▶ The problem
Nothing should appear in the answer except the lines from the one containing "[layout_timing]" through the end of the listing, repeated exactly.

▶ Data supplied
┄┄┄┄┄┄

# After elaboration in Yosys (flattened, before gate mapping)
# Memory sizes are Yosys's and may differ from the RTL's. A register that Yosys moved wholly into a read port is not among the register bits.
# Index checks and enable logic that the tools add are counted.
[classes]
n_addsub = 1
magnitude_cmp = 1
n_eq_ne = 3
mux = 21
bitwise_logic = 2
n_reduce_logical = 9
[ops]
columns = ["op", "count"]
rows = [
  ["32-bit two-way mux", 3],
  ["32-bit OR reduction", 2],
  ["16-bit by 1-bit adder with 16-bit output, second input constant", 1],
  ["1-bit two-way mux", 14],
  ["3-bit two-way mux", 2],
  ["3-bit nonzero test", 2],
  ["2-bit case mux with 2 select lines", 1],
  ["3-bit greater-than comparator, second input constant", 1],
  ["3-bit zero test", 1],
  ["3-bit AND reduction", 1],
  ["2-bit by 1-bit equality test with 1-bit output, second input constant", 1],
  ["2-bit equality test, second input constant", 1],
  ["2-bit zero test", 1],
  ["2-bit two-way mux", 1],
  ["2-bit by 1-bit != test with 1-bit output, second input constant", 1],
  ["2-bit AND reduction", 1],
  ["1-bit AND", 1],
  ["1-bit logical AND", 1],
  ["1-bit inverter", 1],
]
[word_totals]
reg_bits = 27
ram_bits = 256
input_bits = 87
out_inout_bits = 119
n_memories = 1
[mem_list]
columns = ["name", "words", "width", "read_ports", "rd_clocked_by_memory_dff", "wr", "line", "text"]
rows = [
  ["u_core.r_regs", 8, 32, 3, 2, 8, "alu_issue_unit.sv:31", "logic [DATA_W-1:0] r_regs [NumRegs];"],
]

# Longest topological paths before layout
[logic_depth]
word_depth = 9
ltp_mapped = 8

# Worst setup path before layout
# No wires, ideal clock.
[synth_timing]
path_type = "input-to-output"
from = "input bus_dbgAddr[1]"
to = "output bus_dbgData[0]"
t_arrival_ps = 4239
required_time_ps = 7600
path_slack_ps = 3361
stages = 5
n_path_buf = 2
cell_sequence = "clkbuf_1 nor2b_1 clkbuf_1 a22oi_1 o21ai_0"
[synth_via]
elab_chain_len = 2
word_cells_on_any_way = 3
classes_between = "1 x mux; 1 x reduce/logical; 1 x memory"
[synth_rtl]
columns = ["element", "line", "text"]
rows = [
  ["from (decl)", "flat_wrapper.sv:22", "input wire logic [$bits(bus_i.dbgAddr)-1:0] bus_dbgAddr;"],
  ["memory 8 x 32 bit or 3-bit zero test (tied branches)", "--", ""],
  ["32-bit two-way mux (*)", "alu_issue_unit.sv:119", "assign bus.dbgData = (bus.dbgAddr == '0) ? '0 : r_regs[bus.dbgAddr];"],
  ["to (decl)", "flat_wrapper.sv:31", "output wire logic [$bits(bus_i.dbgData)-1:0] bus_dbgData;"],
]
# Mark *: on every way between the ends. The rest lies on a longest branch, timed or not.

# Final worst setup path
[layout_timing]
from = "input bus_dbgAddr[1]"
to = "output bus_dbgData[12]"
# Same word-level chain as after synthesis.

┄┄┄┄┄┄

▶ Response to the task
[layout_timing]
from = "input bus_dbgAddr[1]"
to = "output bus_dbgData[12]"
# Same word-level chain as after synthesis.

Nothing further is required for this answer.